What the exercise asks: Collect each line of the records containing the string "assign".

=== Begin Enclosure ===

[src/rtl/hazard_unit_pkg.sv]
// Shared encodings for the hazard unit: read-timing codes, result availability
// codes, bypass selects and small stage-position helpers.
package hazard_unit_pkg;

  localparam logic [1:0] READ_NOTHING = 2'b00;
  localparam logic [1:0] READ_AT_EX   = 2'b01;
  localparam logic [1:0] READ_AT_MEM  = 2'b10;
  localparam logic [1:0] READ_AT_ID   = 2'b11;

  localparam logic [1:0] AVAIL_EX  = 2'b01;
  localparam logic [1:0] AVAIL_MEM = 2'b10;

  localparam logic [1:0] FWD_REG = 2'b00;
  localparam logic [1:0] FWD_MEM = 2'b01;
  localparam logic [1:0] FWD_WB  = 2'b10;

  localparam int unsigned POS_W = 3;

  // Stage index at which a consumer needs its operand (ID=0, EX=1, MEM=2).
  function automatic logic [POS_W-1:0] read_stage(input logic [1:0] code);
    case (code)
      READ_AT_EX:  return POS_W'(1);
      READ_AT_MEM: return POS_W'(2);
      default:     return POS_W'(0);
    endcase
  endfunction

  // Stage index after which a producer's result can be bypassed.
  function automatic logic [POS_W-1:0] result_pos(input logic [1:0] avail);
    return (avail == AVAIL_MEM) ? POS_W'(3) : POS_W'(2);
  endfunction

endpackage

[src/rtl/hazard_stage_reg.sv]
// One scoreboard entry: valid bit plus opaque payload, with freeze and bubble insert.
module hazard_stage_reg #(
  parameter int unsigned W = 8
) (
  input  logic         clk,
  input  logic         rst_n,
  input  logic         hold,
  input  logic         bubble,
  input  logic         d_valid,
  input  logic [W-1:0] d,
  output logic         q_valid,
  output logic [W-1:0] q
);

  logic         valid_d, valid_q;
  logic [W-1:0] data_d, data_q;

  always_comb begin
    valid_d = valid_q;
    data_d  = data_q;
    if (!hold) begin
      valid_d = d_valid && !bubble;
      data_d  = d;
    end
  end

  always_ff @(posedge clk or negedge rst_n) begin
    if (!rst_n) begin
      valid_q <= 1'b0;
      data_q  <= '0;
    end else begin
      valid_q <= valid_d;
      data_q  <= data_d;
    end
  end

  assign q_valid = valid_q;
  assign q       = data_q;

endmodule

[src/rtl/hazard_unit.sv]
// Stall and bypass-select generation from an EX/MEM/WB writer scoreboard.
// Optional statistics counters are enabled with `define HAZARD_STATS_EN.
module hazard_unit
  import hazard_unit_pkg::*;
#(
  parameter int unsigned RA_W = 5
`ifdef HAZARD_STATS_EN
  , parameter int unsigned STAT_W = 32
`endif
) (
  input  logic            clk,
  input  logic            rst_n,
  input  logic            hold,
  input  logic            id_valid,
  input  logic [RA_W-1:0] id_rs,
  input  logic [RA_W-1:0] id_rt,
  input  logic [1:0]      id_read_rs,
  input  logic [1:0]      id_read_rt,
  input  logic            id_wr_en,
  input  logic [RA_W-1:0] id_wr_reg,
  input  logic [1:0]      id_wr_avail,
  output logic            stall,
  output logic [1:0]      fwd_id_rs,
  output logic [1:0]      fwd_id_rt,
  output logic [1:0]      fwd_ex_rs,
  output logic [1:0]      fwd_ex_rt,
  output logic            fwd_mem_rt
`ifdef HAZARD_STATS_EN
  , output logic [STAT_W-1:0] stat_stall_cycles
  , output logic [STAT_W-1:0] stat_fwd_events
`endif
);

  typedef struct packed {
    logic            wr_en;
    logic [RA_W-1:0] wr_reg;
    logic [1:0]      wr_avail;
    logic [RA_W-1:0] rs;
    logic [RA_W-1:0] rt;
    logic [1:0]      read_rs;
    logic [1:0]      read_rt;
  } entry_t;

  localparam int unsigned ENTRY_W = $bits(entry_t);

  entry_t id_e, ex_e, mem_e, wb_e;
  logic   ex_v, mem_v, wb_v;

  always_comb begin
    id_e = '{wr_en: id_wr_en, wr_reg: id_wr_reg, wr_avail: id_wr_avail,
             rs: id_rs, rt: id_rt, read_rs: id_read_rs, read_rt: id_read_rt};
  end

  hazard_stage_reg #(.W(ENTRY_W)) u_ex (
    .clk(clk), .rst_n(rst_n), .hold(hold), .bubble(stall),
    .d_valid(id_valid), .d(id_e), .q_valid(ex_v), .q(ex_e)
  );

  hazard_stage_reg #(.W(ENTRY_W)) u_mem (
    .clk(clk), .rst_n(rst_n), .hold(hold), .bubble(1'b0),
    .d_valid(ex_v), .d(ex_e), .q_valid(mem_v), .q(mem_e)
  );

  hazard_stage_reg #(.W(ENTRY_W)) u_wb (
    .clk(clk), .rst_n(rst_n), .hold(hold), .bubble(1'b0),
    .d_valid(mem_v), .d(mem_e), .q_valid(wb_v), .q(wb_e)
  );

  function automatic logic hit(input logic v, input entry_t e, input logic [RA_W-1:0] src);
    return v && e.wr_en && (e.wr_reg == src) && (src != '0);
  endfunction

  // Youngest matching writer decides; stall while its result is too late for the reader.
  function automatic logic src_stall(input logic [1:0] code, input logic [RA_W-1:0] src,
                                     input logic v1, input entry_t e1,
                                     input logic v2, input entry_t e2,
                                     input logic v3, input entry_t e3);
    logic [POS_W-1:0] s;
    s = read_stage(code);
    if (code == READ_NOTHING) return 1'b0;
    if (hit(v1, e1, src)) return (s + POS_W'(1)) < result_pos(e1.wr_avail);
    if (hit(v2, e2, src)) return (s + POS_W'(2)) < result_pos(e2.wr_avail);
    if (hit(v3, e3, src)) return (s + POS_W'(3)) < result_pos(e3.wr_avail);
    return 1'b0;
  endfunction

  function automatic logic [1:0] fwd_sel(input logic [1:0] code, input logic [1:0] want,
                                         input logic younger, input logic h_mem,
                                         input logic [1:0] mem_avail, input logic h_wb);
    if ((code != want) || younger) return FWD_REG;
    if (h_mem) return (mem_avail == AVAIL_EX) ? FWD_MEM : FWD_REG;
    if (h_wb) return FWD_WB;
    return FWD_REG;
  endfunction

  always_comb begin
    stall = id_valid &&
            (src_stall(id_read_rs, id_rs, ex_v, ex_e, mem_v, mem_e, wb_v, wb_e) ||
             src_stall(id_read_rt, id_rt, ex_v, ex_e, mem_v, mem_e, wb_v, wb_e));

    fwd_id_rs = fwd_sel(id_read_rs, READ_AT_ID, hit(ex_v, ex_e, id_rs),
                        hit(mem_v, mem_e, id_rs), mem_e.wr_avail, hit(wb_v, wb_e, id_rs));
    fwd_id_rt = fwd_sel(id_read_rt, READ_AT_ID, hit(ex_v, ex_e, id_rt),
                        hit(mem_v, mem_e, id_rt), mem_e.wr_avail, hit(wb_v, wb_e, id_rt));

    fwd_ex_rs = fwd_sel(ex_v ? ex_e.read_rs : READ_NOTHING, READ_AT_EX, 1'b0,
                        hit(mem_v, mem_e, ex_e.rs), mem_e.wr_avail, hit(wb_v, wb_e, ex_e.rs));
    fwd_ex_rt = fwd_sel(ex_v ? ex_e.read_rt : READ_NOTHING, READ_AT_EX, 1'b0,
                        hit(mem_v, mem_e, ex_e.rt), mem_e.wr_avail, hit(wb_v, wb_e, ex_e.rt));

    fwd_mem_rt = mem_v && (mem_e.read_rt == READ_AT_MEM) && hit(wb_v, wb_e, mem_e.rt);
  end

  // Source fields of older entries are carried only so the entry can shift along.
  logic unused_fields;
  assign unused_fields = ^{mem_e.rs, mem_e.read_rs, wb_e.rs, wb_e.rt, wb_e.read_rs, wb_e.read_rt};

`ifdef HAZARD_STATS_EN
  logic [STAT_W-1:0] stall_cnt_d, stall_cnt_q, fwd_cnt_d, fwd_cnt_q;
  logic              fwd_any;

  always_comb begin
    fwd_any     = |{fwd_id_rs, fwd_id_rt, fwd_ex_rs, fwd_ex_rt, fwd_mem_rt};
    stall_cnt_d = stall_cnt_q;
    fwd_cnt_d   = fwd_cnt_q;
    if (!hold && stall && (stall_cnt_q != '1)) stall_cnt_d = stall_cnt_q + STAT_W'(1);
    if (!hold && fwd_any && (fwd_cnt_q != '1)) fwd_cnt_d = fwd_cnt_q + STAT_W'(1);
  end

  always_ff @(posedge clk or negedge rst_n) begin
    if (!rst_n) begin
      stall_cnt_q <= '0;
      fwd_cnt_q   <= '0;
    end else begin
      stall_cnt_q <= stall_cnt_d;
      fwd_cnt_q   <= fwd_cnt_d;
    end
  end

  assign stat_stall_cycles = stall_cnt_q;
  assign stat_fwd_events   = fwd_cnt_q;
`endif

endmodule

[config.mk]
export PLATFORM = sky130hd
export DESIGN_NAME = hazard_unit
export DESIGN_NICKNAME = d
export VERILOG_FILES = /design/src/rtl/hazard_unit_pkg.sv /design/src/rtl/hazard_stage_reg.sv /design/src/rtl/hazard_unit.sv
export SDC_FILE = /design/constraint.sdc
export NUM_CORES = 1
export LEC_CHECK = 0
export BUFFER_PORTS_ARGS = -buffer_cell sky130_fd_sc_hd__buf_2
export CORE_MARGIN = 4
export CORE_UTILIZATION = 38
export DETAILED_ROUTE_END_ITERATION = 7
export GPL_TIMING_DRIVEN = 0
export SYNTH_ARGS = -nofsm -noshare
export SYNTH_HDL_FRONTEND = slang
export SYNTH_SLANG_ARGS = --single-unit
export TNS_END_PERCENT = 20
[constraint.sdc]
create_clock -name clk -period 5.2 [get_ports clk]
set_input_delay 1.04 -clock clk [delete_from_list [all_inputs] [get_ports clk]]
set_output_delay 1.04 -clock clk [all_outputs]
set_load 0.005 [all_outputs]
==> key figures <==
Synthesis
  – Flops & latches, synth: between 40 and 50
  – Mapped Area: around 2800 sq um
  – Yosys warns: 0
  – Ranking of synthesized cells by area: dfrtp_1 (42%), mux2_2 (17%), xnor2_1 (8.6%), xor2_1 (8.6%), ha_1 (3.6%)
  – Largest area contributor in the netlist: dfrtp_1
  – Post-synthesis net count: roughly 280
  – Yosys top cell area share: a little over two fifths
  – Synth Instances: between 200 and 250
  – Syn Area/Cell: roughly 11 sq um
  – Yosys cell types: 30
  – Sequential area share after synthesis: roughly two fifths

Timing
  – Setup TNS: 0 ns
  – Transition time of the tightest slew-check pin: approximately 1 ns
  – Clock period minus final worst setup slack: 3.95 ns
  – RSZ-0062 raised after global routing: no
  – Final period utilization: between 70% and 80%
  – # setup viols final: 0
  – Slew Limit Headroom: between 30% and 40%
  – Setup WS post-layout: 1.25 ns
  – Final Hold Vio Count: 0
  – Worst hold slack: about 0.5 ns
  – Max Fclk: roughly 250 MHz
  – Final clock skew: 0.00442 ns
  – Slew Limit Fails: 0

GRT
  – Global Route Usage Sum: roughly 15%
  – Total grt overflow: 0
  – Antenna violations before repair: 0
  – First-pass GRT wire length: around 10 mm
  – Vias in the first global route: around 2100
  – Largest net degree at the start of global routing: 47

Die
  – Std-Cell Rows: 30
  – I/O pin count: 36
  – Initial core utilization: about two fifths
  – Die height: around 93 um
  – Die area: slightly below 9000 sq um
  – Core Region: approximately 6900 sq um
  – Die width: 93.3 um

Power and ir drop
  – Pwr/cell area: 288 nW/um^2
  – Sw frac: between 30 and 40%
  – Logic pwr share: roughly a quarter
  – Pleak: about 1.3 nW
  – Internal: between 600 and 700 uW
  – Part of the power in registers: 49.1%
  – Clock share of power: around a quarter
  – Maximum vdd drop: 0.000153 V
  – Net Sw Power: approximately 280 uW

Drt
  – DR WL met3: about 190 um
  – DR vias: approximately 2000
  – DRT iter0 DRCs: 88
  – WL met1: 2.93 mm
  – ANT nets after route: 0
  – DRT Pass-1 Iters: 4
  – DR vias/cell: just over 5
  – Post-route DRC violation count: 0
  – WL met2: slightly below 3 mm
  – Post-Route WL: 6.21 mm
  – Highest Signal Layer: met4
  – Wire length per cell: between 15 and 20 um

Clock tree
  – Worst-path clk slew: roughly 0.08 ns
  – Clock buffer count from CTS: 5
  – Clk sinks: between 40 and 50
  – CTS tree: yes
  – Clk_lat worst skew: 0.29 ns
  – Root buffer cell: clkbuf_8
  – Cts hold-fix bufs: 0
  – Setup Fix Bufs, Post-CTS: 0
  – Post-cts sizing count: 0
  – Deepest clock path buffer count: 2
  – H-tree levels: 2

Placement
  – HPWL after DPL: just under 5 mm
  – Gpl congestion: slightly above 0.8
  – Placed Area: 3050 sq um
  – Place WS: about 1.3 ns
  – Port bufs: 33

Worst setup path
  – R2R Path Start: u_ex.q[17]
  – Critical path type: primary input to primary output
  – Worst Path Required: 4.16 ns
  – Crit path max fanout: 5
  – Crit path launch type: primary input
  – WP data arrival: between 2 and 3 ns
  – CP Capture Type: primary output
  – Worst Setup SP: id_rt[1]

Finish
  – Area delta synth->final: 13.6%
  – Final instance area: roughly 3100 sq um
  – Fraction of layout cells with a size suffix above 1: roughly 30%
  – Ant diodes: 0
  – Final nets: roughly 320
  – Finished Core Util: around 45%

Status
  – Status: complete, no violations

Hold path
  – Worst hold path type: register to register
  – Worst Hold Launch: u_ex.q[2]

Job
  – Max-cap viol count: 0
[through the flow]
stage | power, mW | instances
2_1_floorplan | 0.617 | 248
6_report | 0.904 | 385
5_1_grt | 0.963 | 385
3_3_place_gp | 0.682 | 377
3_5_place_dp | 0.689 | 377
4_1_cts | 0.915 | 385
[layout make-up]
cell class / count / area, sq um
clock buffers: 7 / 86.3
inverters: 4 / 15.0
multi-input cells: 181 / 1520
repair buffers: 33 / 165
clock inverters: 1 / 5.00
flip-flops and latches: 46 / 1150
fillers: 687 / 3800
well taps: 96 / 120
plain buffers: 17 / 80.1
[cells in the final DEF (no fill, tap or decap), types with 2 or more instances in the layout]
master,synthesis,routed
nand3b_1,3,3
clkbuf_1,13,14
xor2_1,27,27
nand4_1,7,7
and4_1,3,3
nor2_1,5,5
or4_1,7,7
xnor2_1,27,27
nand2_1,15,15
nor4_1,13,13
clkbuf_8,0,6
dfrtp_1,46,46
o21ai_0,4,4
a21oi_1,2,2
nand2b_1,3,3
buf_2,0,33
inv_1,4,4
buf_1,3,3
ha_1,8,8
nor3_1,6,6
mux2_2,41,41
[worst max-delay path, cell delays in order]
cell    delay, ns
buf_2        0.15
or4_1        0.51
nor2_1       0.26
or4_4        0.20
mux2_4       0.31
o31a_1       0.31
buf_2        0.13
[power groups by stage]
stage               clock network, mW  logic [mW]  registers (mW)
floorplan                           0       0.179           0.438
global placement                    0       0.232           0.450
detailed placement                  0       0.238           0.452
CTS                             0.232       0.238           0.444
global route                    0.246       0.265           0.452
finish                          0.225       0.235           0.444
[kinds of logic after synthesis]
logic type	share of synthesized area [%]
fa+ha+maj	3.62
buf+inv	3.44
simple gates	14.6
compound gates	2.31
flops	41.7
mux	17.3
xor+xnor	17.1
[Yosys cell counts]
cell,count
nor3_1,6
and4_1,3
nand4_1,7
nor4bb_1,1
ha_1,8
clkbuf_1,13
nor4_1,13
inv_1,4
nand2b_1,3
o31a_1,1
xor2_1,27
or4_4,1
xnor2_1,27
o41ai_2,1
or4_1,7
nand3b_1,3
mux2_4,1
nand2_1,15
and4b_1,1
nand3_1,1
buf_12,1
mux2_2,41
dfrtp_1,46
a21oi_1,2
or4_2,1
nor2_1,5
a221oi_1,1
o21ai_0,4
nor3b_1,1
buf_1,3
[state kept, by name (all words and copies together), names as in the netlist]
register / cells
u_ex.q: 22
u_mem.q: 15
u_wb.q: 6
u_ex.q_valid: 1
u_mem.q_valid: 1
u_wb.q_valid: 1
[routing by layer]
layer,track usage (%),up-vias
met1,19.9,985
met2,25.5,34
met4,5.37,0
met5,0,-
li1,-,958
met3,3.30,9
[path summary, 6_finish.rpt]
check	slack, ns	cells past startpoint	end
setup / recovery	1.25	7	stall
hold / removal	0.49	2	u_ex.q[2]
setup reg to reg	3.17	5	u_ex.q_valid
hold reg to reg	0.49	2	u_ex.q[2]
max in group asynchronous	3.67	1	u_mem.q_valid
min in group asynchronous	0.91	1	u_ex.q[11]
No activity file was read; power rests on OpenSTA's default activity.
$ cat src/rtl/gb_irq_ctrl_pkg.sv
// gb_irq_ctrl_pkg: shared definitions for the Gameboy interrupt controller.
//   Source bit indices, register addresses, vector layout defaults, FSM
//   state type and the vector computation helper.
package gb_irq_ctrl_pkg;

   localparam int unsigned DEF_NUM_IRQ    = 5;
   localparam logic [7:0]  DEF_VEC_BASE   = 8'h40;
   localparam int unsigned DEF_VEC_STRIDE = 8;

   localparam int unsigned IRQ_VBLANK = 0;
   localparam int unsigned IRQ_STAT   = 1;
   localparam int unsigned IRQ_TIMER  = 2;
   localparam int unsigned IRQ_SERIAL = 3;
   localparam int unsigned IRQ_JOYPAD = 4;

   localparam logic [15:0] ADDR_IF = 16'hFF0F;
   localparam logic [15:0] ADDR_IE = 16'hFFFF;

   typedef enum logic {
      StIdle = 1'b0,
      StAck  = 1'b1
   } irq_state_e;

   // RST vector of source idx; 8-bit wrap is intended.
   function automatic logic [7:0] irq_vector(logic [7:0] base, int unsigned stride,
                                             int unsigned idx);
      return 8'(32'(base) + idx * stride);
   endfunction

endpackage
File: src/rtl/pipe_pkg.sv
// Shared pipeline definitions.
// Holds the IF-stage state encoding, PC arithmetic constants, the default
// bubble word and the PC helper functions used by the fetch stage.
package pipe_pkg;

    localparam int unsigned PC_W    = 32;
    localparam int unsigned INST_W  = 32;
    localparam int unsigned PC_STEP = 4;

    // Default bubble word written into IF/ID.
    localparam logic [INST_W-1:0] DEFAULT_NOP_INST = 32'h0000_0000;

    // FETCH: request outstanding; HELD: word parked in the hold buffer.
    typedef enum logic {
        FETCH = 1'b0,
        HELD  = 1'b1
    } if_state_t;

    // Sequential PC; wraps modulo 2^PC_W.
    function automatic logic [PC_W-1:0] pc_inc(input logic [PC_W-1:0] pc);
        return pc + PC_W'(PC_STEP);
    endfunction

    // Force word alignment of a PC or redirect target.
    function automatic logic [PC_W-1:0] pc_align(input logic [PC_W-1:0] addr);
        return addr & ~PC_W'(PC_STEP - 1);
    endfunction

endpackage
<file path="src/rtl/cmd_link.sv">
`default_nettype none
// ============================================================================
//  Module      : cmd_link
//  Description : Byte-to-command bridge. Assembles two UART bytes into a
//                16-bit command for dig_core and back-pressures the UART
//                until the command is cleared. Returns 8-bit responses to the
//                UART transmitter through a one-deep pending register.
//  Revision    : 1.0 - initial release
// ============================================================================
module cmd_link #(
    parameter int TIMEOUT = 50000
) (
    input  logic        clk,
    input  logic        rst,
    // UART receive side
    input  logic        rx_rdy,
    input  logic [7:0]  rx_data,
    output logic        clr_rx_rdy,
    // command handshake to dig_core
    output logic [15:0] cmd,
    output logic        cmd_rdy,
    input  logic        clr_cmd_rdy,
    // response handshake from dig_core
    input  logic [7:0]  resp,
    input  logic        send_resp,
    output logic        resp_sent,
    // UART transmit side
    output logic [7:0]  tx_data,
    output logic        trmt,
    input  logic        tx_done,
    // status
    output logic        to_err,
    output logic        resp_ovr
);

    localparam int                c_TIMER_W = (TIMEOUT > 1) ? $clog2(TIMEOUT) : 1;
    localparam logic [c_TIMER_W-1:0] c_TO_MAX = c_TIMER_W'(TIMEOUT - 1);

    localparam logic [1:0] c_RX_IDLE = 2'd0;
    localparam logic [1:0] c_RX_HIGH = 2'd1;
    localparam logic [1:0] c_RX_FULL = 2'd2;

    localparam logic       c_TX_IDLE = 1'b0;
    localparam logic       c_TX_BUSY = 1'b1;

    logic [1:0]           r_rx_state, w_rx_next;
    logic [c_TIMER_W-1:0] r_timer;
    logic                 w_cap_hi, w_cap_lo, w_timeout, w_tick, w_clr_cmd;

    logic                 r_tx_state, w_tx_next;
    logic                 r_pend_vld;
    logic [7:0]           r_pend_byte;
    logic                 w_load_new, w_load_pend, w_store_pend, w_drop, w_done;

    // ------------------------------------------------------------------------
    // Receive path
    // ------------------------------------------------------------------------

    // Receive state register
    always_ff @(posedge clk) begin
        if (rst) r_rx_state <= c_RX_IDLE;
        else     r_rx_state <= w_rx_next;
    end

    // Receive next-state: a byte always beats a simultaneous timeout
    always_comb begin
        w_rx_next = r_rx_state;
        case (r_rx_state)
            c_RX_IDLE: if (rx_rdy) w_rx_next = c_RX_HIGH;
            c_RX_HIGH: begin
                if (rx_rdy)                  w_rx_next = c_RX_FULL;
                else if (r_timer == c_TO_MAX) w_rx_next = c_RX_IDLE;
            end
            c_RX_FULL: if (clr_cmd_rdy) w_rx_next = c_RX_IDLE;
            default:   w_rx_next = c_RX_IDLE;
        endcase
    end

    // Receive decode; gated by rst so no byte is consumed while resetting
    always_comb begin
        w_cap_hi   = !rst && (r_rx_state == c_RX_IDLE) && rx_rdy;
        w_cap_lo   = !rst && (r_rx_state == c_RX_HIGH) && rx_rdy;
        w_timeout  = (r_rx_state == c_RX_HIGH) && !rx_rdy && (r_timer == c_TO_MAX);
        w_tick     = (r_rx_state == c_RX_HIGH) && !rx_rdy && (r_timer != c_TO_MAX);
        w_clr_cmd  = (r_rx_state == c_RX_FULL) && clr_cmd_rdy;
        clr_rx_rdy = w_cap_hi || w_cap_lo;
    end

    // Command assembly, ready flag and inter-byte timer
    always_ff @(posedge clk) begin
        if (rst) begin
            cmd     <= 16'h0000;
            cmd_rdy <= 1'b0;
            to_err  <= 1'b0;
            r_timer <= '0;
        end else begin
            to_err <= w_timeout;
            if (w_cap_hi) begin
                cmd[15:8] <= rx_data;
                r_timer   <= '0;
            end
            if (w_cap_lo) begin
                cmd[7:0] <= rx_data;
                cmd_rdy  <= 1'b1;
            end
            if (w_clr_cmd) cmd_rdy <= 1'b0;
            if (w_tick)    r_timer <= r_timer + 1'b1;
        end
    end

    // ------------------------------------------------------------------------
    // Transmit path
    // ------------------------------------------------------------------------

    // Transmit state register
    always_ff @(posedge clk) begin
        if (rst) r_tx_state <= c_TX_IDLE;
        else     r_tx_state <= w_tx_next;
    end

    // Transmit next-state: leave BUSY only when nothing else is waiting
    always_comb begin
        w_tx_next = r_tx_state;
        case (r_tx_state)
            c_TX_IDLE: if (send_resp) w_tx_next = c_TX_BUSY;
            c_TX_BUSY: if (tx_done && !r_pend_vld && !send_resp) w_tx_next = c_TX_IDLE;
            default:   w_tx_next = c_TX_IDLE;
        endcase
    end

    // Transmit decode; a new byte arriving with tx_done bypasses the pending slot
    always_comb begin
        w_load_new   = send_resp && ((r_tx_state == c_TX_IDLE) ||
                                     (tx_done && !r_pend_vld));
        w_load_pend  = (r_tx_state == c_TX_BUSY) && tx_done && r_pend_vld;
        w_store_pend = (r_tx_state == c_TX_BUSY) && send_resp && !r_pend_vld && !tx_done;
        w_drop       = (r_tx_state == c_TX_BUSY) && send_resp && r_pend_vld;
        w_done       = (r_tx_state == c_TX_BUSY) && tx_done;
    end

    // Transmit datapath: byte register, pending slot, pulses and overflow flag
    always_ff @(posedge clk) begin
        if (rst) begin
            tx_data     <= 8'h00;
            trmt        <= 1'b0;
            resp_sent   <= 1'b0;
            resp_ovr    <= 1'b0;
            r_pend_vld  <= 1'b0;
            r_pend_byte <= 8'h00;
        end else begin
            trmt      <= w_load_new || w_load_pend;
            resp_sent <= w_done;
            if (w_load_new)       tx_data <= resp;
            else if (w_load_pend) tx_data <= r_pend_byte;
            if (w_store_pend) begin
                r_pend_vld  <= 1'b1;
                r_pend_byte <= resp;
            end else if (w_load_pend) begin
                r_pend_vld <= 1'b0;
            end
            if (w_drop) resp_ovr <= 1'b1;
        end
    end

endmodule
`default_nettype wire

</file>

=== End Enclosure ===

Output for this task:
  assign q_valid = valid_q;
  assign q       = data_q;
  assign unused_fields = ^{mem_e.rs, mem_e.read_rs, wb_e.rs, wb_e.rt, wb_e.read_rs, wb_e.read_rt};
  assign stat_stall_cycles = stall_cnt_q;
  assign stat_fwd_events   = fwd_cnt_q;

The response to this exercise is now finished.